見出し画像

旅は誰かの日常にそっとお邪魔すること。

皆さん、旅に出るきっかけはどんなことが多いですか?
テレビや雑誌の特集で素敵な旅先を見つけた時、友達のSNSの投稿で美しい写真や美味しそうな食べ物の写真を見つけた時、もう疲れちゃってとにかくどこでもいいから現実逃避したくなった時…、色々ありそう。私もきっかけは色々。最近はテレビを殆ど見なくなってしまったので、主にSNSでの投稿や仕事柄、新しいホテルや温泉旅館のオープン情報、地域で面白いことをしている人たちとの繋がりが日常的にあるので、いつも無意識に次の旅先を探している、そんな感じです。

そんな私の旅に行くタイミングや動機も様々。
主に、入念にネットや雑誌で調べて早めに宿や航空便などの予約をして備える「準備万端型」や、行きたいと思った時が旅時!(だいたい疲れてる時、リセットしたい時に多い…)の「急性・旅に行きたい病発症型」の2つ。どちらも旅が始まる前から楽しいのだけれど最近は後者が多い。一緒に連れて行かれる家族はさぞかし迷惑だろうけれど。ひとり旅の感覚がどうも抜けていないのかもしれない。

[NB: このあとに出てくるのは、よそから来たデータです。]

What follows belongs to an exercise in optimizing a design on an open flow for small area; a production flow would make more cautious choices.
Only simulation tests tie the RTL to the original design; equivalence was not proved.
Power is estimated from default activity; no workload was simulated.

File: flow/config.mk
export PLATFORM = sky130hd
export DESIGN_NAME = chatsala_core
export DESIGN_NICKNAME = chatsala_core
export VERILOG_FILES = /design/flow/design.v
export SDC_FILE = /design/flow/constraint.sdc
export NUM_CORES = 4
export LEC_CHECK = 0
export CAP_MARGIN = 20
export CORE_MARGIN = 2
export CORE_UTILIZATION = 40
export PLACE_DENSITY = 0.6
export SLEW_MARGIN = 20
File: flow/run.sh
#!/bin/bash
# synth_recipe.tcl (not shown) runs the flow's synth.tcl, then flattens the netlist and writes it again
# the make line also repeats each setting of config.mk as NAME=value (left out here)
make -C /OpenROAD-flow-scripts/flow DESIGN_CONFIG=/design/flow/config.mk WORK_HOME=/design/flow/orfs CLKGATE_MAP_FILE= SYNTH_SCRIPT=/design/flow/synth_recipe.tcl finish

昨年の初夏は家族でふらっと群馬へ。とても楽しかった。中之条のカフェでまったり、会いたい人に会って、温泉旅館でのんびり。どうして群馬にしたのかというと、前から泊まってみたかった温泉旅館があって、それがたまたま群馬だったから。旅先よりも目的が先行。最近は殆どこのかたち。全国に行きたい旅館やホテルがあり過ぎるのです。まだまだ行きたいところはたくさんあるけれど、昨年は温泉旅館に10泊しました。今年は10泊超えが目標。

この時は旅の前日に群馬の友達に「普段行っているカフェとかごはん屋さんとか、お気に入りのところ教えて!」と伝えたら地元の友達がたくさん教えてくれました。最近はガイドブックの情報よりも、こんなふうにそこに住んでいる友達に聞いて彼等の好きな場所に訪れるのが楽しい。生活に根付いた場所に魅力を感じるのです。

じつはこの「普段行っているところ」がとても
大事なポイント。
私にとって旅は「誰かの日常にそっとお邪魔すること」。旅中でそこの土地に住む人との他愛もない会話ややり取り、触れ合い、日常の何気ない風景が旅に彩りを与えてくれる。

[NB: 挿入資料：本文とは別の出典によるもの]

Source: an optimization exercise on an open RTL-to-GDS flow (aim: small area, a short achievable clock period and few clock cycles per item). Production flows keep margins and buffers that such runs may drop. Where RTL was checked, it was by simulation tests only, not by an equivalence proof against the original.

== run A ==
==> flow/design.v (excerpt) <==
module sm3_core (
    input  wire         clk,
    input  wire         rst,         
    input  wire         start_i,
    input  wire         first_i,
    input  wire [511:0] block_i,     
    output wire         ready_o,
    output reg          done_o,
    output wire [255:0] digest_o     
);
Size in the first run: ~5,300 cells after synthesis, about 1,100 flip-flops, about 770 I/O pins, about 51,000 um^2 of cells after synthesis.
==> flow/config.mk <==
export PLATFORM = sky130hd
export DESIGN_NAME = sm3_core
export DESIGN_NICKNAME = sm3_core
export VERILOG_FILES = /design/flow/design.v
export SDC_FILE = /design/flow/constraint.sdc
export NUM_CORES = 4
export LEC_CHECK = 0
export ABC_AREA = 1
export CAP_MARGIN = 20
export CORE_MARGIN = 2
export CORE_UTILIZATION = 40
export GPL_TIMING_DRIVEN = 1
export PLACE_DENSITY = 0.6
export SLEW_MARGIN = 20
==> flow/constraint.sdc <==
create_clock -name core_clock -period 20.0 [get_ports {clk}]
set_input_delay 4.0000 -clock core_clock [delete_from_list [all_inputs] [get_ports {clk}]]
set_output_delay 4.0000 -clock core_clock [all_outputs]
set_load 0.01 [all_outputs]
standard.sh (not shown) runs the stock make flow with config.mk's settings and CLKGATE_MAP_FILE= SYNTH_SCRIPT=/design/flow/synth_recipe.tcl, a recipe that flattens the netlist after the stock synthesis.
==> flow/flow/run.sh <==
#!/bin/bash
# Layout flow: the standard ORFS flow (standard synthesis unchanged),
# with each input and output port buffered by a small buf_1 cell instead of
# the delay buffer the placer picks by default, and a clock tree without
# dummy balancing loads.
set -euo pipefail
cd "$(dirname "$0")/.."
bash standard.sh "BUFFER_PORTS_ARGS=-buffer_cell sky130_fd_sc_hd__buf_1" \
  "CTS_ARGS=-sink_clustering_enable -repair_clock_nets -dont_use_dummy_load -sink_clustering_size 20 -sink_clustering_max_diameter 60" \
  finish > flow_make.log 2>&1
Run A finished every step from synthesis to the final layout, and the layout passed the timing, design-rule and antenna checks.
Testbench counts of run A, summed over its fixed seeds: cycles 83,208, items 1,280.
Inputs modified between run A and run B:
- GPL_TIMING_DRIVEN: 1 -> unset
diff --git a/flow/flow/run.sh b/flow/flow/run.sh
--- a/flow/flow/run.sh
+++ b/flow/flow/run.sh
@@ -7,4 +7,4 @@
 cd "$(dirname "$0")/.."
 bash standard.sh "BUFFER_PORTS_ARGS=-buffer_cell sky130_fd_sc_hd__buf_1" \
-  "CTS_ARGS=-sink_clustering_enable -repair_clock_nets -dont_use_dummy_load -sink_clustering_size 20 -sink_clustering_max_diameter 60" \
+  "CTS_ARGS=-sink_clustering_enable -repair_clock_nets -dont_use_dummy_load -buf_list sky130_fd_sc_hd__clkbuf_8 -root_buf sky130_fd_sc_hd__clkbuf_16 -sink_clustering_size 16 -sink_clustering_max_diameter 50" \
   finish > flow_make.log 2>&1
### Flow results
- Run B does worse than run A on setup slack.
- Per the comparison of run B with run A, non-clock buffer count did not really move.
- Run B against run A: core utilization now sits lower.
- Area growth from synthesis to final layout down 1.5 points in run B wrt run A
- Compared to run A, run B reaches a lower achievable clock.
- No stage failed in run B, and the final checks on the layout all came back clean.
- Across both runs, minimum clock period was higher for run B than for run A.
- Clock-buffer cell count: run B > run A
- Run B: number of antenna violations at the first check in global routing higher than run A
--- input diff run B..run C ---
==> flow/flow/run.sh <==
#!/bin/bash
# Layout flow: the standard ORFS flow (standard synthesis unchanged),
# with each input and output port buffered by a small buf_1 cell instead of
# the delay buffer the placer picks by default, and a clock tree without
# dummy balancing loads.
set -euo pipefail
cd "$(dirname "$0")/.."
bash standard.sh "BUFFER_PORTS_ARGS=-buffer_cell sky130_fd_sc_hd__buf_1" \
  "CTS_ARGS=-sink_clustering_enable -repair_clock_nets -dont_use_dummy_load -sink_clustering_size 20 -sink_clustering_max_diameter 60" \
  finish > flow_make.log 2>&1
Notes after the runs:
- Of the two candidates, run B has the better post-route cell area and run C the worse one.
- Higher total routing usage reported by global routing among run B and run C: run B
- Worst-case headroom to the max-slew limit: run C better than run B
- Status: ratio of final minimum period to clock period parity (run C, run B)
- Data arrival time of the critical path: run C vs run B down 0.02 ns
--- input diff run C..run D ---
diff --git a/flow/flow/run.sh b/flow/flow/run.sh
--- a/flow/flow/run.sh
+++ b/flow/flow/run.sh
@@ -7,4 +7,4 @@
 cd "$(dirname "$0")/.."
 bash standard.sh "BUFFER_PORTS_ARGS=-buffer_cell sky130_fd_sc_hd__buf_1" \
-  "CTS_ARGS=-sink_clustering_enable -repair_clock_nets -dont_use_dummy_load -sink_clustering_size 20 -sink_clustering_max_diameter 60" \
+  "CTS_ARGS=-sink_clustering_enable -repair_clock_nets -dont_use_dummy_load -buf_list sky130_fd_sc_hd__clkbuf_4 -root_buf sky130_fd_sc_hd__clkbuf_16 -sink_clustering_size 10 -sink_clustering_max_diameter 40" \
   finish > flow_make.log 2>&1
Results
Run C reached the end of the flow, and the finished layout is clean on the timing, design-rule and antenna checks. Run D went all the way through the flow, and no timing, DRC or antenna check failed. Re cell area after layout: run D and run C aren't equal, and the higher value belongs to run C. Taking run C as the reference, in run D minimum setup slack in the final design went down 0.051 ns; floorplan die area held; sequential fraction of total cell area went up 0.92 points. Compared with run C, run D shows a lower register-to-register slack. Between run C and run D, the total length of routed wires does not differ in any meaningful way. Diff run C -> run D | number of fillers in the final layout | up slightly. Comparing run C with run D, the number of buffers inserted for hold repair after clock tree synthesis came out essentially unchanged.

========
The RTL this note starts from:
==> flow/design.v <==
module sm3_core (
    input  wire         clk,
    input  wire         rst,         
    input  wire         start_i,
    input  wire         first_i,
    input  wire [511:0] block_i,     
    output wire         ready_o,
    output reg          done_o,
    output wire [255:0] digest_o     
);
    localparam [255:0] IV = {32'h7380166F, 32'h4914B2B9, 32'h172442D7, 32'hDA8A0600,
                             32'hA96F30BC, 32'h163138AA, 32'hE38DEE4D, 32'hB0FB0E4E};
    localparam [31:0]  T0 = 32'h79CC4519;
    localparam [31:0]  T1 = 32'h7A879D8A;
    function [31:0] p0;
        input [31:0] x;
        begin
            p0 = x ^ {x[22:0], x[31:23]} ^ {x[14:0], x[31:15]};
        end
    endfunction
    function [31:0] p1;
        input [31:0] x;
        begin
            p1 = x ^ {x[16:0], x[31:17]} ^ {x[8:0], x[31:9]};
        end
    endfunction
    function [31:0] add32;
        input [31:0] x, y;
        reg   [31:0] g, p;
        integer i, d;
        begin
            g = x & y;
            p = x ^ y;
            for (d = 1; d < 32; d = d * 2)
                for (i = 0; i < 32; i = i + 1)
                    if (i & d) begin
                        g[i] = g[i] | (p[i] & g[(i & ~(d - 1)) - 1]);
                        p[i] = p[i] & p[(i & ~(d - 1)) - 1];
                    end
            add32 = x ^ y ^ {g[30:0], 1'b0};
        end
    endfunction
    reg          busy_q;                 
    reg          rdy_q;                  
    reg          rdyo_q;                 
    reg  [5:0]   cnt_q;                  
    reg          early_q;                
    reg          late_q;                 
    reg          lat2_q;                 
    reg          cv_q;                   
    reg          rcv_q;                  
    reg          rncv_q;                 
    reg          vf_q;                   
    reg  [255:0] v_q;                    
    reg  [255:0] s_q;                    
    reg  [511:0] w_q;                    
    reg  [31:0]  k_q;                    
    wire [31:0] wt [0:15];               
    wire [31:0] w0  = wt[0];             
    wire [31:0] w3  = wt[3];
    wire [31:0] w4  = wt[4];
    wire [31:0] w7  = wt[7];
    wire [31:0] w10 = wt[10];
    wire [31:0] w13 = wt[13];
    wire [31:0] w16 = p1(w0 ^ w7 ^ {w13[16:0], w13[31:17]})
                      ^ {w3[24:0], w3[31:25]} ^ w10;         
    wire [31:0] wp  = w0 ^ w4;                               
    wire [31:0] a, b, c, d, e, f, g, h;
    assign {a, b, c, d, e, f, g, h} = s_q;
    wire [31:0] a12 = {a[19:0], a[31:20]};
    wire [31:0] s0s = a12 ^ e ^ k_q;
    wire [31:0] s0c = (a12 & e) | (a12 & k_q) | (e & k_q);
    wire [31:0] sst = add32(s0s, {s0c[30:0], 1'b0});
    wire [31:0] ss1 = {sst[24:0], sst[31:25]};
    wire [31:0] ss2 = ss1 ^ a12;
    wire [31:0] ff  = early_q ? (a ^ b ^ c) : ((a & b) | (a & c) | (b & c));
    wire [31:0] gsel = {{16{late_q}}, {16{lat2_q}}};
    wire [31:0] gg  = (gsel & ((e & f) | (~e & g))) | (~gsel & (e ^ f ^ g));
    wire [31:0] t1s = ff ^ d ^ wp;
    wire [31:0] t1c = {((ff & d) | (ff & wp) | (d & wp)), 1'b0};
    wire [31:0] x1  = add32(t1s, t1c);
    wire [31:0] tt1 = add32(x1, ss2);
    wire [31:0] t2s = gg ^ h ^ w0;
    wire [31:0] t2c = {((gg & h) | (gg & w0) | (h & w0)), 1'b0};
    wire [31:0] x2  = add32(t2s, t2c);
    wire [31:0] tt2 = add32(x2, ss1);
    wire [255:0] s_next = {tt1, a, {b[22:0], b[31:23]}, c,
                           p0(tt2), e, {f[12:0], f[31:13]}, g};
    wire [511:0] w_d;
    genvar gk;
    generate
        for (gk = 0; gk < 16; gk = gk + 1) begin : g_w
            wire [31:0] ws = w_q[511-32*gk -: 32];
            wire [31:0] bk = block_i[511-32*gk -: 32];
            if (gk % 2 == 0) begin : g_even
                assign wt[gk] = ws;
                assign w_d[511-32*gk -: 32] = (~w_q[479-32*gk -: 32] | {32{rdy_q}})
                                              & (bk | {32{busy_q}});
            end else begin : g_odd
                assign wt[gk] = ~ws;
                if (gk == 15) begin : g_last
                    assign w_d[31:0] = ~((w16 | {32{rdy_q}}) & (bk | {32{busy_q}}));
                end else begin : g_mid
                    assign w_d[511-32*gk -: 32] = ~((w_q[479-32*gk -: 32] | {32{rdy_q}})
                                                    & (bk | {32{busy_q}}));
                end
            end
        end
    endgenerate
    wire         last   = busy_q & (cnt_q == 6'd63);
    wire         acc    = start_i & rdy_q;
    wire         sel_iv = first_i | ~cv_q;             
    wire         ld_v   = rcv_q & ~first_i;            
    wire         ld_iv  = rncv_q | (rdy_q & first_i);  
    wire [255:0] v_use  = vf_q ? IV : v_q;
    wire         busy_n = ~rst & (acc | (busy_q & ~last));
    wire         rdy_n  = rst | (~acc & (rdy_q | last));
    wire         cv_n   = ~rst & (cv_q | acc);
    wire [5:0]   j_next = busy_q ? cnt_q + 6'd1 : 6'd0;
    assign ready_o  = rdyo_q;
    assign digest_o = v_q;
    always @(posedge clk) begin
        s_q <= ({256{busy_q}} & s_next) | ({256{ld_v}} & v_q) | ({256{ld_iv}} & IV);
        w_q <= w_d;
        if (last)
            v_q <= v_use ^ s_next;
        if (!busy_q)
            k_q <= T0;
        else if (cnt_q == 6'd15)
            k_q <= {T1[15:0], T1[31:16]};
        else
            k_q <= {k_q[30:0], k_q[31]};
        early_q <= (j_next < 6'd16);
        late_q  <= (j_next >= 6'd16);
        if (rst || last)
            lat2_q <= 1'b0;
        else if (busy_q && cnt_q == 6'd15)
            lat2_q <= 1'b1;
        busy_q <= busy_n;
        rdy_q  <= rdy_n;
        rdyo_q <= ~busy_n;
        cv_q   <= cv_n;
        rcv_q  <= rdy_n & cv_n;
        rncv_q <= rdy_n & ~cv_n;
        if (rst) begin
            cnt_q  <= 6'd0;
            done_o <= 1'b0;
        end else begin
            done_o <= last;
            if (busy_q)
                cnt_q <= cnt_q + 6'd1;
            if (acc)
                vf_q <= sel_iv;
        end
    end
endmodule
export LEC_CHECK = 0
export ABC_AREA = 1
export CAP_MARGIN = 20
export CORE_MARGIN = 2
export CORE_UTILIZATION = 40
export PLACE_DENSITY = 0.6
export SLEW_MARGIN = 20
create_clock -name core_clock -period 20.0 [get_ports {clk}]
==> flow/flow/run.sh <==
#!/bin/bash
# Layout flow: the standard ORFS flow (standard synthesis unchanged),
# with each input and output port buffered by a small buf_1 cell instead of
# the delay buffer the placer picks by default, and a clock tree without
# dummy balancing loads.
set -euo pipefail
cd "$(dirname "$0")/.."
bash standard.sh "BUFFER_PORTS_ARGS=-buffer_cell sky130_fd_sc_hd__buf_1" \
  "CTS_ARGS=-sink_clustering_enable -repair_clock_nets -dont_use_dummy_load -buf_list sky130_fd_sc_hd__clkbuf_8 -root_buf sky130_fd_sc_hd__clkbuf_16 -sink_clustering_size 16 -sink_clustering_max_diameter 50" \
  finish > flow_make.log 2>&1
Rerun with:
--- a/flow/config.mk
+++ b/flow/config.mk
@@ -11,3 +11,3 @@
-export CORE_UTILIZATION = 40
-export PLACE_DENSITY = 0.6
-export SLEW_MARGIN = 20
+export CORE_UTILIZATION = 55
+export PLACE_DENSITY = 0.7
+export SLEW_MARGIN = 50
Result:
- The changed run completed with no timing, DRC or antenna violations
- core utilization rose by 16 points
- non-clock buffer count goes up by 3
- synthesized area does not change
- global-route usage climbs by 8.7 points
- cell count drops by a few percent
Function was not checked in any run of this note: the RTL went through the layout flow alone.

## re-timing with driven ports
No port has a modelled driver above. Below, the same layouts with a new extraction and two added sets of constraints. Step 1, drivers: a clkbuf_16 drives clk and a buf_2 each remaining input, both assumed. Step 2 moves the port delays by t, midway between the first and last clock arrival at a register: inputs arrive t later, outputs are due t later. That takes back most of the time a late clock gives input paths. Three values: ideal ports, drivers, drivers and shift; two values: the first two.
run	t (ns)	setup WS [ns]	hold slack, ns	latest minus earliest clock arrival (ns)	cell pins on the clock port's net
run A	0.794	13.388 / 13.388 / 13.254	0.420 / 0.420 / 0.420	0.083 / 0.083	1
run B	0.802	13.365 / 13.365 / 13.266	0.388 / 0.388 / 0.388	0.130 / 0.130	1
run C	0.794	13.388 / 13.388 / 13.254	0.420 / 0.420 / 0.420	0.083 / 0.083	1
run D	0.866	13.337 / 13.337 / 13.264	0.374 / 0.374 / 0.374	0.198 / 0.198	1
the first run of note 2	0.760	13.288 / 13.288 / 12.843	0.377 / 0.377 / 0.377	0.077 / 0.076	1
the second run of note 2	0.717	13.693 / 13.693 / 13.693	0.357 / 0.357 / 0.357	0.092 / 0.092	1
After both steps setup and hold are still met in every run listed. For the first run of note 2, which loses most, drivers alone change the setup slack by 0.000 ns; drivers and shift together by -0.445 ns.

旅先で見た美しい景色や美味しい食べ物も記憶に残るけれど、また行きたいと思うところはそこで触れ合った「人」が真っ先に頭に浮かぶ。はじめての場所なら有名な観光名所をなぞるのも良いと思う。もし、次にまた訪れるなら、「日常にそっとお邪魔する旅」をぜひおすすめしたい。親切にして貰った記憶、優しい笑顔、楽しそうな笑い声…、人の印象がその土地の風景とかその時の匂いとか空気なんかとリンクして記憶にいつまでも残る。

海外でも同じ。仕事だったけれど、昨年末にバルセロナを訪れた。早朝にホテルの周りを海辺まで歩いて散歩した時のこと。「hola! (オラ!=こんにちは!おはよう!)」と開店準備をするカフェの店員や犬の散歩をしていた老紳士が通りすがりの私にニッコリ微笑んで声をかけてくれる。街の人との何気ない会話。そんなちょっとしたやりとりも旅の記憶を色鮮やかに鮮明にしてくれる。海外だと余計に感受性が高まっているからもっと強くそう感じるのかもしれない。そんなやりとりが下地にあると、何気ないことも印象的に映る。バルセロナはまた訪れたい場所のひとつになった。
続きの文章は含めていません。